Abstract 1811: ERβ sensitizes NSCLC cells to chemotherapeutic agents by regulating DNA damage response

Abstract

Abstract The expression of wild-type estrogen receptor β (ERβ1) correlates with increased survival in patients with Non-Small Cell Lung Cancer (NSCLC). However, the molecular mechanism that accounts for this association is unknown. ERβ1 was previously shown to sensitize breast cancer cells to chemotherapeutic agents. The role of the receptor in regulating sensitivity of NSCLC cells to chemotherapy, a common treatment option for advanced disease, has not been studied. Here we show that upregulation of ERβ1 decreases the survival of NSCLC cells in response to treatment with doxorubicin. This effect was observed in p53-defective but not wild-type p53-expressing cells.
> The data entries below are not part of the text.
## src/rtl/sdcmd_pkg.sv

```systemverilog
package sdcmd_pkg;

  typedef enum logic [2:0] {
    CMD_NOP,
    CMD_ACT,
    CMD_RD,
    CMD_WR,
    CMD_PRE,
    CMD_BST
  } cmd_e;

  function automatic cmd_e decode_pins(input logic ras_n, input logic cas_n,
                                       input logic we_n);
    cmd_e c;
    case ({ras_n, cas_n, we_n})
      3'b011:  c = CMD_ACT;
      3'b101:  c = CMD_RD;
      3'b100:  c = CMD_WR;
      3'b010:  c = CMD_PRE;
      3'b110:  c = CMD_BST;
      default: c = CMD_NOP;
    endcase
    return c;
  endfunction

endpackage

```

## src/rtl/sdcmd_decode.sv

```systemverilog
module sdcmd_decode
  import sdcmd_pkg::*;
(
  input  logic ras_n,
  input  logic cas_n,
  input  logic we_n,
  output cmd_e cmd
);

  always_comb begin
    cmd = decode_pins(ras_n, cas_n, we_n);
  end

endmodule

```

## src/rtl/sdcmd_bank_table.sv

```systemverilog
module sdcmd_bank_table
  import sdcmd_pkg::*;
#(
  parameter int BA_W   = 2,
  parameter int ROW_W  = 13,
  parameter int AP_BIT = 10,
  localparam int NB    = 1 << BA_W
) (
  input  logic              clk,
  input  logic              rst_n,
  input  cmd_e              cmd,
  input  logic [BA_W-1:0]   ba,
  input  logic [ROW_W-1:0]  addr,
  output logic [NB-1:0]     open_q,
  output logic [NB*ROW_W-1:0] rows_q
);

  for (genvar b = 0; b < NB; b++) begin : g_bank
    logic hit;
    logic open_d;
    logic row_en;

    always_comb begin
      hit    = (ba == BA_W'(b));
      open_d = open_q[b];
      row_en = 1'b0;
      if (cmd == CMD_ACT && hit) begin
        open_d = 1'b1;
        row_en = 1'b1;
      end else if (cmd == CMD_PRE && (addr[AP_BIT] || hit)) begin
        open_d = 1'b0;
      end
    end

    always_ff @(posedge clk or negedge rst_n) begin
      if (!rst_n) begin
        open_q[b] <= 1'b0;
      end else begin
        open_q[b] <= open_d;
      end
    end

    always_ff @(posedge clk or negedge rst_n) begin
      if (!rst_n) begin
        rows_q[b*ROW_W +: ROW_W] <= '0;
      end else if (row_en) begin
        rows_q[b*ROW_W +: ROW_W] <= addr;
      end
    end
  end

endmodule

```

## src/rtl/sdcmd_burst_engine.sv

```systemverilog
module sdcmd_burst_engine
  import sdcmd_pkg::*;
#(
  parameter int BA_W      = 2,
  parameter int COL_W     = 9,
  parameter int BURST_LEN = 4,
  localparam int LB       = $clog2(BURST_LEN),
  localparam int CW       = (LB > 0) ? LB : 1
) (
  input  logic             clk,
  input  logic             rst_n,
  input  cmd_e             cmd,
  input  logic [BA_W-1:0]  ba,
  input  logic [COL_W-1:0] col_in,
  input  logic             bank_ok,
  output logic             beat_vld_q,
  output logic             beat_wr_q,
  output logic [COL_W-1:0] beat_col_q,
  output logic [BA_W-1:0]  beat_bank_q,
  output logic             err_q
);

  // Burst state
  logic             act_q,  act_d;
  logic             dir_q,  dir_d;
  logic [BA_W-1:0]  bnk_q,  bnk_d;
  logic [COL_W-1:0] base_q, base_d;
  logic [CW-1:0]    cnt_q,  cnt_d;
  logic             st_en;

  // Beat output next values
  logic             vld_d, bwr_d, err_d;
  logic [COL_W-1:0] bcol_d;
  logic [BA_W-1:0]  bbank_d;

  logic [COL_W-1:0] wrap_col;
  logic             last_beat;
  logic             is_rw;
  logic             cont;

  if (LB == 0) begin : g_bl1
    assign wrap_col = base_q;
  end else begin : g_blx
    logic [LB-1:0] low;
    assign low      = base_q[LB-1:0] + cnt_q[LB-1:0];
    assign wrap_col = {base_q[COL_W-1:LB], low};
  end

  assign last_beat = (cnt_q == CW'(BURST_LEN - 1));
  assign is_rw     = (cmd == CMD_RD) || (cmd == CMD_WR);

  always_comb begin
    act_d   = act_q;
    dir_d   = dir_q;
    bnk_d   = bnk_q;
    base_d  = base_q;
    cnt_d   = cnt_q;
    st_en   = 1'b0;
    vld_d   = 1'b0;
    bwr_d   = 1'b0;
    bcol_d  = beat_col_q;
    bbank_d = beat_bank_q;
    err_d   = 1'b0;
    cont    = 1'b0;

    if (is_rw && bank_ok) begin
      st_en   = 1'b1;
      act_d   = (BURST_LEN > 1);
      dir_d   = (cmd == CMD_WR);
      bnk_d   = ba;
      base_d  = col_in;
      cnt_d   = CW'(1);
      vld_d   = 1'b1;
      bwr_d   = (cmd == CMD_WR);
      bcol_d  = col_in;
      bbank_d = ba;
    end else if (cmd == CMD_PRE || cmd == CMD_BST) begin
      st_en = act_q;
      act_d = 1'b0;
    end else begin
      err_d = is_rw;
      cont  = act_q;
    end

    if (cont) begin
      st_en   = 1'b1;
      vld_d   = 1'b1;
      bwr_d   = dir_q;
      bcol_d  = wrap_col;
      bbank_d = bnk_q;
      cnt_d   = cnt_q + CW'(1);
      act_d   = !last_beat;
    end
  end

  always_ff @(posedge clk or negedge rst_n) begin
    if (!rst_n) begin
      act_q  <= 1'b0;
      dir_q  <= 1'b0;
      bnk_q  <= '0;
      base_q <= '0;
      cnt_q  <= '0;
    end else if (st_en) begin
      act_q  <= act_d;
      dir_q  <= dir_d;
      bnk_q  <= bnk_d;
      base_q <= base_d;
      cnt_q  <= cnt_d;
    end
  end

  always_ff @(posedge clk or negedge rst_n) begin
    if (!rst_n) begin
      beat_vld_q  <= 1'b0;
      beat_wr_q   <= 1'b0;
      beat_col_q  <= '0;
      beat_bank_q <= '0;
      err_q       <= 1'b0;
    end else begin
      beat_vld_q  <= vld_d;
      beat_wr_q   <= bwr_d;
      beat_col_q  <= bcol_d;
      beat_bank_q <= bbank_d;
      err_q       <= err_d;
    end
  end

endmodule

```

## src/rtl/sdcmd_burst_tracker.sv

```systemverilog
module sdcmd_burst_tracker
  import sdcmd_pkg::*;
#(
  parameter int BA_W      = 2,
  parameter int ROW_W     = 13,
  parameter int COL_W     = 9,
  parameter int AP_BIT    = 10,
  parameter int BURST_LEN = 4,
  localparam int NB       = 1 << BA_W
) (
  input  logic                clk,
  input  logic                rst_n,
  input  logic                ras_n,
  input  logic                cas_n,
  input  logic                we_n,
  input  logic [BA_W-1:0]     bank_sel,
  input  logic [ROW_W-1:0]    addr,
  output logic [NB-1:0]       bank_open,
  output logic [NB*ROW_W-1:0] bank_row,
  output logic                wr_strobe,
  output logic                rd_valid,
  output logic [COL_W-1:0]    beat_col,
  output logic [BA_W-1:0]     beat_bank,
  output logic                cmd_err
);

  cmd_e cmd;
  logic beat_vld;
  logic beat_wr;
  logic bank_ok;

  sdcmd_decode u_decode (
    .ras_n (ras_n),
    .cas_n (cas_n),
    .we_n  (we_n),
    .cmd   (cmd)
  );

  sdcmd_bank_table #(
    .BA_W   (BA_W),
    .ROW_W  (ROW_W),
    .AP_BIT (AP_BIT)
  ) u_banks (
    .clk    (clk),
    .rst_n  (rst_n),
    .cmd    (cmd),
    .ba     (bank_sel),
    .addr   (addr),
    .open_q (bank_open),
    .rows_q (bank_row)
  );

  assign bank_ok = bank_open[bank_sel];

  sdcmd_burst_engine #(
    .BA_W      (BA_W),
    .COL_W     (COL_W),
    .BURST_LEN (BURST_LEN)
  ) u_burst (
    .clk         (clk),
    .rst_n       (rst_n),
    .cmd         (cmd),
    .ba          (bank_sel),
    .col_in      (addr[COL_W-1:0]),
    .bank_ok     (bank_ok),
    .beat_vld_q  (beat_vld),
    .beat_wr_q   (beat_wr),
    .beat_col_q  (beat_col),
    .beat_bank_q (beat_bank),
    .err_q       (cmd_err)
  );

  assign wr_strobe = beat_vld && beat_wr;
  assign rd_valid  = beat_vld && !beat_wr;

endmodule

```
ERβ1 enhanced G2/M cell cycle arrest in NSCLC cells by activating the checkpoint kinase 1 (Chk1) and altering downstream signaling. The expression of the p63 target gene cyclin G2 that regulates the G2/M checkpoint was induced by ERβ1 proposing an ERβ1-p63 transcriptional cooperation. Our findings suggest the involvement of ERβ1 in the regulation of DNA damage response in NSCLC cells and support the potential predictive value of the receptor in clinical management of the disease. Citation Format: Igor Bado, Fotis Nikolos, Jan-Åke Gustafsson, Christoforos Thomas. ERβ sensitizes NSCLC cells to chemotherapeutic agents by regulating DNA damage response. [abstract]. In: Proceedings of the 107th Annual Meeting of the American Association for Cancer Research; 2016 Apr 16-20; New Orleans, LA. Philadelphia (PA): AACR; Cancer Res 2016;76(14 Suppl):Abstract nr 1811.